あまりの驚きに、二の句が告げずにいる私をよそに、勝浦は話を続ける。
「実は僕、会社を辞めて、家業を継ぐことにしたんです。実家は、カツラメーカーの株式会社カツーラなんです」
今度こそ本当に驚愕した。というか、妙に納得できた。カツウラ、カツーラか。どうりでカツラに詳しいわけだ。
「部長がカツラだというのは、僕だから分かることですから、安心して下さい。それと……、相談というのは口実で、うちのカツラを使って下さる部長に、会社を辞める前に一言お礼が言いたかったんです」
そうだったのか。今まで無礼にも思えた勝浦の態度が、急にかわいく思えてきて、不意に目頭が熱くなった。
なんとなくこのままお開きになるのも心残りなので、近くのコンビニで酒とつまみを調達し、公園のベンチで缶ビールを酌み交わした。

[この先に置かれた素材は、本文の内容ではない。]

File: config.mk
export PLATFORM = sky130hd
export DESIGN_NAME = fp_norm_round
export DESIGN_NICKNAME = d
export VERILOG_FILES = /design/src/rtl/fp_pkg.sv /design/src/rtl/fp_round_rne.sv /design/src/rtl/fp_norm_round.sv
export SDC_FILE = /design/constraint.sdc
export NUM_CORES = 1
export LEC_CHECK = 0
export CAP_MARGIN = 20
export CORE_AREA = 2 2 114 116
export CTS_BUF_LIST = sky130_fd_sc_hd__clkbuf_8 sky130_fd_sc_hd__clkbuf_16
export DETAILED_ROUTE_END_ITERATION = 8
export DIE_AREA = 0 0 116 118
export SLEW_MARGIN = 40
export SYNTH_ARGS = -nofsm -noshare
export SYNTH_HDL_FRONTEND = slang
export SYNTH_SLANG_ARGS = --single-unit
File: constraint.sdc
create_clock -name clk -period 2.4 [get_ports clk]
set_clock_uncertainty 0.15 [all_clocks]
set_input_delay 0.6 -clock clk [delete_from_list [all_inputs] [get_ports clk]]
set_output_delay 0.6 -clock clk [all_outputs]
set_load 0.005 [all_outputs]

「確かカツーラは、創業者が若ハゲに悩んでいて、自分でカツラを作り始めたんだったな」
「ええ、そうです。僕の祖父です」
「本当に素晴らしいカツラだよ。私が営業部長にまでなれたのも、このカツラのお陰なんだ。本当に感謝している」
「ありがとうございます」
私がカツラだと知っている人と、気の置けない話をするというのは、こんなにも心がほぐれていくものなのか。カツラ同盟を結んでいる専務や常務と情報交換をするのとは、雲泥の差だ。二人のバレバレなカツラを見ながら、「ナチュラルに決まっています」などとおべっかを使わなければならないのだから。

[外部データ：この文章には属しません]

`config.mk`:
```
export PLATFORM = sky130hd
export DESIGN_NAME = pipe_stage_chain
export DESIGN_NICKNAME = d
export VERILOG_FILES = /design/src/rtl/pipe_stage_chain_pkg.sv /design/src/rtl/pipe_stage_chain_fwd_lookup.sv /design/src/rtl/pipe_stage_chain.sv
export SDC_FILE = /design/constraint.sdc
export NUM_CORES = 2
export LEC_CHECK = 0
export BUFFER_PORTS_ARGS = -buffer_cell sky130_fd_sc_hd__buf_4
export CAP_MARGIN = 20
export CORE_MARGIN = 3
export CORE_UTILIZATION = 25
export CTS_BUF_LIST = sky130_fd_sc_hd__clkbuf_8
export DETAILED_ROUTE_END_ITERATION = 7
export PLACE_DENSITY = 0.42
export SYNTH_ARGS = -nofsm -noshare
export SYNTH_HDL_FRONTEND = slang
export SYNTH_SLANG_ARGS = --single-unit
```
`constraint.sdc`:
```
create_clock -name clk -period 29.5 [get_ports clk]
set_input_delay 5.9 -clock clk [delete_from_list [all_inputs] [get_ports clk]]
set_output_delay 5.9 -clock clk [all_outputs]
set_load 0.1 [all_outputs]
```
`src/rtl/pipe_stage_chain_pkg.sv`:
```
// pipe_stage_chain_pkg: shared constants and the stage-action type of the pipeline register chain.
package pipe_stage_chain_pkg;
  localparam int DEF_STAGES = 4;
  localparam int DEF_PW = 128;
  localparam int DEF_DW = 32;
  localparam int DEF_RW = 5;
  localparam int RW_ZERO = 0;
  typedef enum logic [1:0] {ACT_ADV, ACT_HOLD, ACT_KILL} stage_act_e;
endpackage

```
`src/rtl/pipe_stage_chain_fwd_lookup.sv`:
```
// pipe_fwd_lookup: youngest-first register match over all in-flight stage entries for one source port.
module pipe_fwd_lookup
  import pipe_stage_chain_pkg::*;
#(
  parameter int STAGES = DEF_STAGES,
  parameter int DW = DEF_DW,
  parameter int RW = DEF_RW
) (
  input  logic [STAGES-1:0]         e_valid,
  input  logic [STAGES-1:0]         e_wen,
  input  logic [STAGES-1:0]         e_rdy,
  input  logic [STAGES-1:0][RW-1:0] e_rd,
  input  logic [STAGES-1:0][DW-1:0] e_data,
  input  logic [RW-1:0]             rs,
  output logic                      hit,
  output logic [DW-1:0]             data,
  output logic                      pend
);
  always_comb begin
    hit = 1'b0;
    data = '0;
    pend = 1'b0;
    for (int k = STAGES - 1; k >= 0; k--)
      if (e_valid[k] && e_wen[k] && e_rd[k] == rs && rs != RW'(RW_ZERO)) begin
        hit = e_rdy[k];
        data = e_rdy[k] ? e_data[k] : '0;
        pend = ~e_rdy[k];
      end
  end
endmodule

```
`src/rtl/pipe_stage_chain.sv`:
```
// pipe_stage_chain: N-stage pipeline register chain with stall, flush, result capture and forwarding.
module pipe_stage_chain
  import pipe_stage_chain_pkg::*;
#(
  parameter int STAGES = DEF_STAGES,
  parameter int PW = DEF_PW,
  parameter int DW = DEF_DW,
  parameter int RW = DEF_RW
) (
  input  logic                 clk,
  input  logic                 rst,
  input  logic                 in_valid,
  input  logic [PW-1:0]        in_payload,
  input  logic [RW-1:0]        in_rd,
  input  logic                 in_wen,
  output logic                 in_ready,
  input  logic [STAGES-1:0]    stall,
  input  logic [STAGES-1:0]    flush,
  input  logic [STAGES-1:0]    res_we,
  input  logic [STAGES*DW-1:0] res_data,
  output logic [STAGES-1:0]    stg_valid,
  output logic [STAGES*PW-1:0] stg_payload,
  input  logic [2*RW-1:0]      fwd_rs,
  output logic [1:0]           fwd_hit,
  output logic [2*DW-1:0]      fwd_data,
  output logic                 fwd_stall,
  output logic                 wb_valid,
  output logic [RW-1:0]        wb_rd,
  output logic [DW-1:0]        wb_data
);
  logic [STAGES-1:0] v, wen, rdy, hold, kill, cap;
  logic [STAGES-1:0][RW-1:0] rd;
  logic [STAGES-1:0][PW-1:0] pay;
  logic [STAGES-1:0][DW-1:0] dat, rdat;
  logic [1:0] pend;
  assign rdat = res_data;
  assign cap = res_we & v;
  // hold[k]: some stage at or above k stalls; kill[k]: some flush at or above k
  always_comb begin
    hold = '0;
    kill = '0;
    for (int k = 0; k < STAGES; k++) begin
      hold[k] = |(stall >> k);
      kill[k] = |(flush >> k);
    end
  end
  for (genvar g = 0; g < STAGES; g++) begin : stg
    logic v_d, v_q, wen_d, wen_q, rdy_d, rdy_q, sv, swen, srdy;
    logic [RW-1:0] rd_d, rd_q, srd;
    logic [PW-1:0] pay_d, pay_q, spay;
    logic [DW-1:0] dat_d, dat_q, sdat;
    stage_act_e act;
    if (g == 0) begin : src
      assign sv = in_valid;
      assign swen = in_wen;
      assign srd = in_rd;
      assign spay = in_payload;
      assign srdy = 1'b0;
      assign sdat = '0;
    end else begin : src
      assign sv = v[g-1] & ~hold[g-1] & ~kill[g-1];
      assign swen = wen[g-1];
      assign srd = rd[g-1];
      assign spay = pay[g-1];
      assign srdy = rdy[g-1] | cap[g-1];
      assign sdat = cap[g-1] ? rdat[g-1] : dat[g-1];
    end
    assign act = kill[g] ? ACT_KILL : hold[g] ? ACT_HOLD : ACT_ADV;
    always_comb begin
      v_d = act == ACT_KILL ? 1'b0 : act == ACT_HOLD ? v_q : sv;
      wen_d = act == ACT_HOLD ? wen_q : swen;
      rd_d = act == ACT_HOLD ? rd_q : srd;
      pay_d = act == ACT_HOLD ? pay_q : spay;
      rdy_d = act == ACT_HOLD ? (rdy_q | cap[g]) : srdy;
      dat_d = act == ACT_HOLD ? (cap[g] ? rdat[g] : dat_q) : sdat;
    end
    always_ff @(posedge clk or posedge rst)
      if (rst) begin
        v_q <= 1'b0;
        wen_q <= 1'b0;
        rdy_q <= 1'b0;
        rd_q <= '0;
        pay_q <= '0;
        dat_q <= '0;
      end else begin
        v_q <= v_d;
        wen_q <= wen_d;
        rdy_q <= rdy_d;
        rd_q <= rd_d;
        pay_q <= pay_d;
        dat_q <= dat_d;
      end
    assign v[g] = v_q;
    assign wen[g] = wen_q;
    assign rdy[g] = rdy_q;
    assign rd[g] = rd_q;
    assign pay[g] = pay_q;
    assign dat[g] = dat_q;
  end
  for (genvar p = 0; p < 2; p++) begin : fwd
    pipe_fwd_lookup #(.STAGES(STAGES), .DW(DW), .RW(RW)) u_lookup (
      .e_valid(v),
      .e_wen(wen),
      .e_rdy(rdy),
      .e_rd(rd),
      .e_data(dat),
      .rs(fwd_rs[p*RW +: RW]),
      .hit(fwd_hit[p]),
      .data(fwd_data[p*DW +: DW]),
      .pend(pend[p])
    );
  end
  assign fwd_stall = |pend;
  assign in_ready = ~|stall;
  assign stg_valid = v;
  assign stg_payload = pay;
  assign wb_valid = v[STAGES-1] & wen[STAGES-1] & rdy[STAGES-1];
  assign wb_rd = rd[STAGES-1];
  assign wb_data = dat[STAGES-1];
endmodule

```
==> flow_summary.yaml <==
layout:
  final_cell_count_no_fill: 4896
  final_common_cell: "buf_4"
  multi_input_area_sq_um: 11600
  regArea_sq_um: 16800
  n_fill_cell: 11854
  layout_common_cells: "buf_4 (948), dfrtp_1 (671), nand2_1 (410)"
  drive_above_1_share_pct: 46.3
  area_growth_pct: 34.9
  final_net_count: 3569
detailed_routing:
  drt_iter0_markers: 1372
  wl_per_cell_um: 26.5
  drt-total-wl_um: 130000
  ant_nets: 0
  dr.pass1.iters: 6
  via_per_inst: 4.72
  vias: 23123
  drc: 0
placed_design:
  place_inst: 4673
  hpwl_um: 91300
  io_buffers: 908
  gp_congestion: 0.854
grt:
  grtUsageTotal_pct: 20.5
  antenna_found_initial: 17
  grt_use_met2_pct: 35.3
  met1_usage_pct: 24.3
  grt_max_degree: 142
  busiest_layer: "met2"
  grt_pass1_vias: 23976
  grt_pass1_wl_um: 184000
  gr-total-overflow: 0
  grt_util_met3_pct: 7.65
clock_network:
  cts_sinks: 672
  root_buffer: "clkbuf_8"
  post_cts_buffers: 0
  clkLatencyLatePin_ps: 800
  cts_resized: 0
  clockBufferDepth: 3
  clk_pin_slew_ps: 50
  cts_hold_buf: 0
  cts_max_level: 4
  numCtsBuffers: 131
  cts_tree: "done"
sta:
  period_share_pct: 49.3
  hold_viol_final: 0
  setup_viol: 0
  fmax_ghz: 0.0688
  grt_setup_unrepaired: "no"
  fin_setup_tns_ps: 0
  slew_headroom_pct: 35.7
  fin_crit_ps: 14540
  final_max_slew_viol_count: 0
  tightest_slew_ps: 965
  finClkSkew_ps: 39.5
pwr:
  seqPwrFrac_pct: 37.2
  power_density_nw_per_um2: 71.6
  ir_worst_vdd_mv: 0.0407
  intPower_mw: 1.66
  clkPwrFrac_pct: 31.3
  leakage_nw: 19.5
  swShare_pct: 42.1
  combPwrFrac_pct: 31.5
  p_switching_mw: 1.20
yosys:
  syn-cell-area_sq_um: 29600
  yosys.area.top_type: "dfrtp_1"
  ys_async_sr_fraction_pct: 100
  yosys.area_share.simple_pct: 10.0
  ys_types: 53
  synth_xor_xnor_area_share_pct: 1.12
  yosys_warnings: 0
  synth.top_cell.area_share_pct: 56.8
  synth-adder-area-share_pct: 0
  syn_inst: 2428
  synth-edff-count: 0
  ys_ff_latch: 672
  synth_compound_area_share_pct: 5.73
  syn_nets: 2715
  synth_top_family_by_area: "multiplexers"
  synthTopCellsByArea: "dfrtp_1 (57%), mux2_2 (12%), mux2i_1 (5.5%)"
  ys.flop_type: "dfrtp_1"
  yosys-mux-area-fraction_pct: 21.9
  avgSynthCellArea_sq_um: 12.2
  ys_seq_area_share_pct: 56.8
floorplanning:
  ioPinCount: 909
  core_area_sq_um: 117000
  dieWidth_um: 350
  die_area_sq_um: 123000
  rows: 125
  start_util_pct: 25.4
  die_h_um: 350
critical_path:
  rrSetupSlack_ps: 27190
  critPathLaunch: "fwd_rs[0]"
  required_ps: 23600
  worstReg2RegEnd: "wb_data[7]"
  crit_fanout: 55
  crit_type: "in2out"
  reg2regPathDepth: 5
  cp-start-kind: "input pin"
  crit_end: "fwd_data[26]"
  cp_data_arrival_time_ps: 8640
  endpoint_kind: "output pin"
  r2r-start: "stg[3].v_q"
flow_run:
  maxCapViolCount: 0
min_path:
  hold_class: "reg2reg"
outcome:
  status: "complete, no violations"
==> how the worst min path moves through the flow <==
| stage | startpoint | to | slack [ps] | cells past startpoint |
|---|---|---|---|---|
| finish | stg[3].pay_q[7] | stg[3].pay_q[7] | 460 | 2 |
| global route | stg[3].pay_q[22] | stg[3].pay_q[22] | 480 | 2 |
| CTS | stg[3].pay_q[7] | stg[3].pay_q[7] | 470 | 2 |
| detailed placement | stg[3].pay_q[7] | stg[3].pay_q[7] | 460 | 2 |
| global placement | stg[3].pay_q[117] | stg[3].pay_q[117] | 450 | 2 |
| floorplan | stg[3].wen_q | stg[3].wen_q | 450 | 2 |
==> power groups by stage <==
stage | combinational [mW] | clock, mW | sequential (mW)
6_report | 0.901 | 0.895 | 1.06
5_1_grt | 0.927 | 0.980 | 1.08
4_1_cts | 0.911 | 0.938 | 1.07
3_5_place_dp | 0.910 | 0 | 1.08
3_3_place_gp | 0.911 | 0 | 1.08
2_1_floorplan | 0.153 | 0 | 1.58
==> state kept, by name, summed over array words and instances, names as in the netlist <==
register / flops
stg.pay_q: 512
stg.dat_q: 96
wb_data: 32
stg.rd_q: 15
wb_rd: 5
stg.rdy_q: 4
stg.v_q: 4
stg.wen_q: 4
==> Yosys cell counts (4+ instances only) <==
cell      count
buf_1        23
and3_1       34
buf_4        52
mux2_4       94
nor2_1       44
inv_1         5
a41oi_1      25
mux2_2      308
dfrtp_1     672
a32oi_1      18
nor3_1        4
a31oi_1      32
a211oi_1     32
a21oi_1     116
xnor2_1      25
clkbuf_1     75
buf_2        59
nand3_1     113
nand2_1     413
a41oi_2       7
mux2i_1     162
nor4_1        5
xor2_1       13
nand4_1      37
buf_6        20
==> through the flow <==
stage / hold WS [ps] / setup WS [ps] / power, mW / cell area [sq um] / util, %
after floorplan: 454 / 4760 / 1.74 / 29600 / -
after global placement: 452 / 15010 / 1.99 / 37500 / 32.1
after detailed placement: 457 / 14980 / 1.99 / 37500 / 32.1
after CTS: 468 / 14970 / 2.91 / 39900 / 34.2
after global routing: 479 / 14880 / 2.98 / 39900 / 34.2
final: 462 / 14960 / 2.86 / 40000 / 34.2
==> area by class of cell <==
type	count	share of cell area, %
clock buffer	153	5.27
clock inverter	60	0.833
timing repair buffer	951	18.0
antenna	10	0.0626
sequential	672	42.1
multi-input combinational	1521	29.0
inverter	5	0.0657
tap	1524	4.77
==> routing by layer <==
layer / share of wire, % / wire length [um]
met1: 39 / 50300
met5: 0.094 / 122
met4: 2.0 / 2650
met3: 9.1 / 11800
met2: 50 / 64800
==> cells by family after synthesis <==
| kind of cell | after synthesis |
|---|---|
| multiplexers | 564 |
| AO/OA/AOI/OAI | 248 |
| AND/OR/NAND/NOR | 671 |
| XOR/XNOR | 38 |
| buffers and inverters | 235 |
| flip-flops | 672 |
==> critical path: stages <==
cell and delay (ps):
buf_4 140, or4_4 570, o211ai_4 230, or2_4 270, buf_4 570, a32oi_1 200
a31oi_1 330, buf_4 350
(Power assumes the default switching activity.)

このまま、いつまでも話をしていたかったが、終電の時刻が近づいてくる。
「それじゃあ、僕はこの辺で失礼します。今日は、本当にありがとうございました」
「ああ、頑張って。臼井専務と鶴田常務にも、ぜひカツーラに行ってみるよう勧めてみるよ」
固い握手を交わし、お互い別方向に歩いていく。
親友が一人増えた。有意義な、いい一日だった。
「多毛田部長!」
呼ばれて、私は振り返った。
そこにいたのは、紛れもなく勝浦のはずだ。だが、どう見ても満月が数メートル先に浮かんでいるようにしか見えなかった。
暗い夜道の真ん中で、街灯の淡い光を浴びながら深々と礼をしていた勝浦が顔をあげ、カツラを握り締めた手をいつまでも振っていた。